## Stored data
>>>>

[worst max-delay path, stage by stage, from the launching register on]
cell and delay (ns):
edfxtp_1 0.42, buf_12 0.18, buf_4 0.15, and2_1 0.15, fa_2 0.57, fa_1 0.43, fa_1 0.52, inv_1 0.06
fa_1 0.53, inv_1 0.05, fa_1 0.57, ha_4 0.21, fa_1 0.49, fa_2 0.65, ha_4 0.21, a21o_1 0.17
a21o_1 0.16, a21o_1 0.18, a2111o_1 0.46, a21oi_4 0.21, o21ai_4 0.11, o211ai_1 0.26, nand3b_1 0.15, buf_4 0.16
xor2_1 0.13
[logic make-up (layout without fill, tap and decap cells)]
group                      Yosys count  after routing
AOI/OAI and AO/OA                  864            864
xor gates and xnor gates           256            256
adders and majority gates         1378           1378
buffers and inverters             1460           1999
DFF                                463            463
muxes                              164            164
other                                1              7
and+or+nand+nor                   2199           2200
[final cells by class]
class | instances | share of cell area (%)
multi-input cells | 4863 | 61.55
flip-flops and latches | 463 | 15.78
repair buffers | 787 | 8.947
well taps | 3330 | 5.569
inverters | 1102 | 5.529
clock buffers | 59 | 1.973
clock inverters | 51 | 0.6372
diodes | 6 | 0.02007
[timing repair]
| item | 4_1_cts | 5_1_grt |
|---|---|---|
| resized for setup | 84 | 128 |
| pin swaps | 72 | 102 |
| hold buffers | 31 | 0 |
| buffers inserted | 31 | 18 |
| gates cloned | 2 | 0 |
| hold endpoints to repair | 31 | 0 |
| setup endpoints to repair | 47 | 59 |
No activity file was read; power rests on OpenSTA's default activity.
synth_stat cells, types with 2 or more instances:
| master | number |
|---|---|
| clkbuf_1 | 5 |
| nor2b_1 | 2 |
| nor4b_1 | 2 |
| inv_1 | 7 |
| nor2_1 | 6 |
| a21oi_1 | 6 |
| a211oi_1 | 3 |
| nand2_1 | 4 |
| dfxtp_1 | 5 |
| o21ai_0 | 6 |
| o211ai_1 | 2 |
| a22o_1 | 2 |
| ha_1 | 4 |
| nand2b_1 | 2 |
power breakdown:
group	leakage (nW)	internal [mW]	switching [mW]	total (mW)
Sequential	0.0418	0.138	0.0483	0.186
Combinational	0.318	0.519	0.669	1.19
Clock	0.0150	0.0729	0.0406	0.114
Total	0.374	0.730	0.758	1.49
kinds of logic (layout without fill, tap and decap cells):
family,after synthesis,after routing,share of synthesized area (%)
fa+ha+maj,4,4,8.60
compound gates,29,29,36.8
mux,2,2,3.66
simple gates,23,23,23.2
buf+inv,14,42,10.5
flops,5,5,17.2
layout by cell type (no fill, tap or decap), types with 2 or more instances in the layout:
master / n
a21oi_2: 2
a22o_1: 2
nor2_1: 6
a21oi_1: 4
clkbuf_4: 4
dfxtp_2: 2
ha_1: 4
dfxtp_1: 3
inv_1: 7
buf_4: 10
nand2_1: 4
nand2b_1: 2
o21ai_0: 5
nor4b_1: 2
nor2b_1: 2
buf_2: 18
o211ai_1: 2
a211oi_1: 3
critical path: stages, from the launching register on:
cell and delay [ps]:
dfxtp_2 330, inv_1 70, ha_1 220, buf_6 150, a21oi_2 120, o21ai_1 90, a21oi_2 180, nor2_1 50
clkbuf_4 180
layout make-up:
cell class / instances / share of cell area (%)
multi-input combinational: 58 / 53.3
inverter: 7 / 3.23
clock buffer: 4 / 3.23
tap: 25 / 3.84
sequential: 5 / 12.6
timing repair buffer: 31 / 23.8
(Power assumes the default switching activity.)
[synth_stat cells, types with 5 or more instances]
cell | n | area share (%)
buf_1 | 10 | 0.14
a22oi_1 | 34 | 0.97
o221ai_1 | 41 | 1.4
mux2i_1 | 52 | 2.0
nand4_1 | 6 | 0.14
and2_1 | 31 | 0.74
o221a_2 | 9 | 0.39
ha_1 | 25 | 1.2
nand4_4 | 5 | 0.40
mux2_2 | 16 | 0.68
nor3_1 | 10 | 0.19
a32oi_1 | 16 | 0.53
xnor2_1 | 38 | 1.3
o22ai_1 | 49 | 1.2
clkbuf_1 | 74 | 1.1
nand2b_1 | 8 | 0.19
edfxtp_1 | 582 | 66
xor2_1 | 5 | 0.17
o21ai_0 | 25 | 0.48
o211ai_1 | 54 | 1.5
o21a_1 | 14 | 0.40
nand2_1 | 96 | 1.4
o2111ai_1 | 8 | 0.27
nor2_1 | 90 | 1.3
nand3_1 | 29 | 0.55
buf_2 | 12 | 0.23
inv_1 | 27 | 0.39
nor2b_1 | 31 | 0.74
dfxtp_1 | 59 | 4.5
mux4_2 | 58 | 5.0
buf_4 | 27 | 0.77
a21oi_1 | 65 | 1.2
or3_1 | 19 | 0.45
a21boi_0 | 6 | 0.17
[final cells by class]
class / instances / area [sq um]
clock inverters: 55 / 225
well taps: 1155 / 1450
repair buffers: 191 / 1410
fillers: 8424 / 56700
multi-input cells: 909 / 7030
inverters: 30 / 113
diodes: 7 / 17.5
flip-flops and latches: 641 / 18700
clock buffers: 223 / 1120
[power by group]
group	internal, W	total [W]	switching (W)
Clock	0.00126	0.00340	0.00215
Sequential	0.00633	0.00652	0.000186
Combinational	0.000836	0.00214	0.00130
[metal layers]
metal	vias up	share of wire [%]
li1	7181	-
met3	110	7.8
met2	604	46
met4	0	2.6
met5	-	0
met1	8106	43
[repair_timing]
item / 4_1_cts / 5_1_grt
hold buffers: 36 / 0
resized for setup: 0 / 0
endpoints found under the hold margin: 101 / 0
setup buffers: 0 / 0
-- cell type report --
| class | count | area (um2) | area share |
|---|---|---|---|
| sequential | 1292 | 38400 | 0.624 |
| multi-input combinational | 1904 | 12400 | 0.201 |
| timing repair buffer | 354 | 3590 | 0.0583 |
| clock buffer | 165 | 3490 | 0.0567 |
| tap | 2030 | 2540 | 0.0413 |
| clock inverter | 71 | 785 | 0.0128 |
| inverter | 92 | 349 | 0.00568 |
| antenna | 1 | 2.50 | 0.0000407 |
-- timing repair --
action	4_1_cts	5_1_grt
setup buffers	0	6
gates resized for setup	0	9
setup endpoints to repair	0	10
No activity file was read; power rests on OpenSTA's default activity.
File: config.mk
export PLATFORM = sky130hd
export DESIGN_NAME = rk_predator_prey_step_flat
export DESIGN_NICKNAME = d
export VERILOG_FILES = /design/src/rtl/rkpp_pkg.sv /design/src/rtl/rkpp_in_if.sv /design/src/rtl/rkpp_out_if.sv /design/src/rtl/rk_predator_prey_step.sv /design/src/rtl/rkpp_datapath.sv /design/src/rtl/rkpp_controller.sv /design/src/flat_wrapper.sv
export SDC_FILE = /design/constraint.sdc
export NUM_CORES = 2
export LEC_CHECK = 0
export BUFFER_PORTS_ARGS = -buffer_cell sky130_fd_sc_hd__buf_4
export CAP_MARGIN = 10
export CORE_MARGIN = 8
export CORE_UTILIZATION = 45
export DETAILED_ROUTE_END_ITERATION = 7
export SKIP_CTS_REPAIR_TIMING = 1
export SKIP_LAST_GASP = 1
export SLEW_MARGIN = 0
export SYNTH_ARGS = -nofsm -noshare
export SYNTH_HDL_FRONTEND = slang
export SYNTH_HIERARCHICAL = 1
export SYNTH_SLANG_ARGS = --single-unit
export TNS_END_PERCENT = 30
File: constraint.sdc
create_clock -name clk -period 14 [get_ports clk]
set_input_delay 3.5 -clock clk [delete_from_list [all_inputs] [get_ports clk]]
set_output_delay 3.5 -clock clk [all_outputs]
set_load 0.05 [all_outputs]
File: src/rtl/rkpp_pkg.sv
// ----------------------------------------------------------------------------
// rkpp_pkg
// shared types, command codes and fixed-point helpers of the runge-kutta
// predator-prey stepper
// ----------------------------------------------------------------------------
package rkpp_pkg;

    localparam int MAX_STAGES = 4;

    // configuration register indexes
    localparam logic [2:0] REG_STAGE_COUNT = 3'd0;
    localparam logic [2:0] REG_ROW_ONE     = 3'd1;
    localparam logic [2:0] REG_ROW_TWO     = 3'd2;
    localparam logic [2:0] REG_ROW_THREE   = 3'd3;
    localparam logic [2:0] REG_WEIGHTS     = 3'd4;
    localparam logic [2:0] REG_MODEL       = 3'd5;
    localparam logic [2:0] REG_STEP_SIZE   = 3'd6;

    localparam logic [2:0]  STAGE_COUNT_RESET = 3'd1;
    localparam logic [63:0] MODEL_RESET       = 64'h1800_1000_2000_1000;
    localparam logic [23:0] STEP_SIZE_RESET   = 24'd16777;

    // datapath operations
    localparam logic [3:0] OP_NOP  = 4'd0;
    localparam logic [3:0] OP_LOAD = 4'd1;
    localparam logic [3:0] OP_CLR  = 4'd2;
    localparam logic [3:0] OP_ACC  = 4'd3;
    localparam logic [3:0] OP_HI   = 4'd4;
    localparam logic [3:0] OP_LO   = 4'd5;
    localparam logic [3:0] OP_T0   = 4'd6;
    localparam logic [3:0] OP_F0   = 4'd7;
    localparam logic [3:0] OP_T1   = 4'd8;
    localparam logic [3:0] OP_F1   = 4'd9;
    localparam logic [3:0] OP_INC  = 4'd10;

    typedef struct packed {
        logic [3:0] op;
        logic       sp;       // 0 prey, 1 predator
        logic [1:0] j;
        logic [1:0] stage;
        logic       last;     // final weighted update
        logic       capture;
    } rkpp_cmd_t;

    typedef struct packed {
        logic [2:0] stage_count;
    } rkpp_status_t;

    typedef struct packed {
        logic              hit;
        logic signed [31:0] value;
    } rkpp_clip_t;

    function automatic rkpp_clip_t rkpp_clip32(input logic signed [65:0] v);
        rkpp_clip_t r;
        if (v > 66'sd2147483647)
        begin
            r.hit   = 1'b1;
            r.value = 32'sh7fff_ffff;
        end
        else if (v < -66'sd2147483648)
        begin
            r.hit   = 1'b1;
            r.value = 32'sh8000_0000;
        end
        else
        begin
            r.hit   = 1'b0;
            r.value = v[31:0];
        end
        return r;
    endfunction

endpackage
File: src/rtl/wcc_pkg.sv
// ---------------------------------------------------------------------------
// wcc_pkg
// Shared types and constants for the windowed co-occurrence counter.
// ---------------------------------------------------------------------------
package wcc_pkg;

    localparam int VOCAB    = 4096;
    localparam int LAYER    = 64;
    localparam int WORD_W   = 12;
    localparam int HASH_W   = 32;
    localparam int COLIN_W  = 6;
    localparam int COUNT_W  = 32;
    localparam int WIN_W    = 4;
    localparam logic [WIN_W-1:0] WINDOW_RESET = 4'd5;

    localparam logic OP_WORD = 1'b0;
    localparam logic OP_READ = 1'b1;

    // request from the control sequencer to the count store
    typedef struct packed {
        logic        valid;
        logic        is_read;
        logic [31:0] addr;
        logic [31:0] inc;
    } store_req_t;

endpackage

File: src/rtl/wcc_seq.sv
// ---------------------------------------------------------------------------
// wcc_seq
// History ring and per-neighbor update sequencer.
// ---------------------------------------------------------------------------
module wcc_seq #(
    parameter int ROW_W  = 12,
    parameter int COL_W  = 6,
    parameter int MAXW   = 15,
    parameter int FRAC   = 16
) (
    input  logic                        aclk,
    input  logic                        aresetn,
    input  logic                        start,
    input  logic                        op,
    input  logic [wcc_pkg::WORD_W-1:0]  word_id,
    input  logic [wcc_pkg::HASH_W-1:0]  word_hash,
    input  logic                        sentence_start,
    input  logic [wcc_pkg::WORD_W-1:0]  read_row,
    input  logic [wcc_pkg::COLIN_W-1:0] read_column,
    input  logic [wcc_pkg::WIN_W-1:0]   window,
    input  logic                        store_busy,
    output wcc_pkg::store_req_t         req,
    output logic                        idle
);
    localparam int HW = (MAXW > 1) ? $clog2(MAXW) : 1;
    localparam int CW = $clog2(MAXW + 1);
    localparam logic [1:0] S_IDLE = 2'd0, S_A = 2'd1, S_B = 2'd2;

    logic [ROW_W-1:0] hw_mem [MAXW];
    logic [COL_W-1:0] hc_mem [MAXW];
    logic [CW-1:0] fill_reg, fill_next, d_reg, d_next, win_reg, win_next;
    logic [HW-1:0] head_reg, head_next, slot_reg, slot_next;
    logic [1:0]    st_reg, st_next;
    logic [ROW_W-1:0] row_reg;
    logic [COL_W-1:0] col_reg;
    logic [31:0]   w_q;
    logic [CW-1:0] wcl;
    logic [HW-1:0] h0;
    logic [CW-1:0] f0;
    logic          hist_we;

    // weight table round(2^FRAC/d)
    function automatic logic [31:0] weight(input logic [CW-1:0] d);
        logic [63:0] n;
        n = 64'd1 << (FRAC + 1);
        weight = 32'd0;
        for (int k = 1; k <= MAXW; k++)
            if (d == CW'(k)) weight = 32'((n / 64'(k) + 64'd1) >> 1);
    endfunction

    assign w_q = weight(d_reg);

    always_comb begin
        st_next = st_reg; fill_next = fill_reg; head_next = head_reg;
        d_next = d_reg; win_next = win_reg; slot_next = slot_reg;
        req = '0; hist_we = 1'b0;
        h0 = sentence_start ? '0 : head_reg;
        f0 = sentence_start ? '0 : fill_reg;
        wcl = (32'(window) > MAXW) ? CW'(MAXW) : CW'(window);
        if (wcl > f0) wcl = f0;
        case (st_reg)
            S_IDLE: begin
                if (start && op == wcc_pkg::OP_READ) begin
                    req.valid = 1'b1; req.is_read = 1'b1;
                    req.addr = 32'(read_row[ROW_W-1:0]) * (32'd1 << COL_W)
                             + 32'(read_column[COL_W-1:0]);
                end else if (start) begin
                    head_next = h0; fill_next = f0; win_next = wcl;
                    d_next = CW'(1);
                    slot_next = (h0 == '0) ? HW'(MAXW - 1) : h0 - 1'b1;
                    if (wcl != '0) st_next = S_A;
                    else hist_we = 1'b1;
                end
            end
            S_A: if (!store_busy) begin
                req.valid = 1'b1; req.inc = w_q;
                req.addr = 32'(row_reg) * (32'd1 << COL_W) + 32'(hc_mem[slot_reg]);
                st_next = S_B;
            end
            S_B: if (!store_busy) begin
                req.valid = 1'b1; req.inc = w_q;
                req.addr = 32'(hw_mem[slot_reg]) * (32'd1 << COL_W) + 32'(col_reg);
                if (d_reg == win_reg) begin
                    st_next = S_IDLE; hist_we = 1'b1;
                end else begin
                    st_next = S_A; d_next = d_reg + 1'b1;
                    slot_next = (slot_reg == '0) ? HW'(MAXW - 1) : slot_reg - 1'b1;
                end
            end
            default: st_next = S_IDLE;
        endcase
        if (hist_we) begin
            head_next = (head_next == HW'(MAXW - 1)) ? '0 : head_next + 1'b1;
            if (fill_next < CW'(MAXW)) fill_next = fill_next + 1'b1;
        end
    end

    always_ff @(posedge aclk) begin
        if (st_reg == S_IDLE && start) begin
            row_reg <= word_id[ROW_W-1:0];
            col_reg <= word_hash[COL_W-1:0];
        end
        if (hist_we) begin
            hw_mem[(st_reg == S_IDLE) ? h0 : head_reg] <=
                (st_reg == S_IDLE) ? word_id[ROW_W-1:0] : row_reg;
            hc_mem[(st_reg == S_IDLE) ? h0 : head_reg] <=
                (st_reg == S_IDLE) ? word_hash[COL_W-1:0] : col_reg;
        end
    end

    always_ff @(posedge aclk) begin
        if (!aresetn) begin
            st_reg <= S_IDLE; fill_reg <= '0; head_reg <= '0;
            d_reg <= '0; win_reg <= '0; slot_reg <= '0;
        end else begin
            st_reg <= st_next; fill_reg <= fill_next; head_reg <= head_next;
            d_reg <= d_next; win_reg <= win_next; slot_reg <= slot_next;
        end
    end

    assign idle = (st_reg == S_IDLE) && !store_busy;
endmodule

<<<<

## Your task
Scan the entries above for the word "make" and collect each line holding it.

## Answer for this exercise
[logic make-up (layout without fill, tap and decap cells)]
layout make-up:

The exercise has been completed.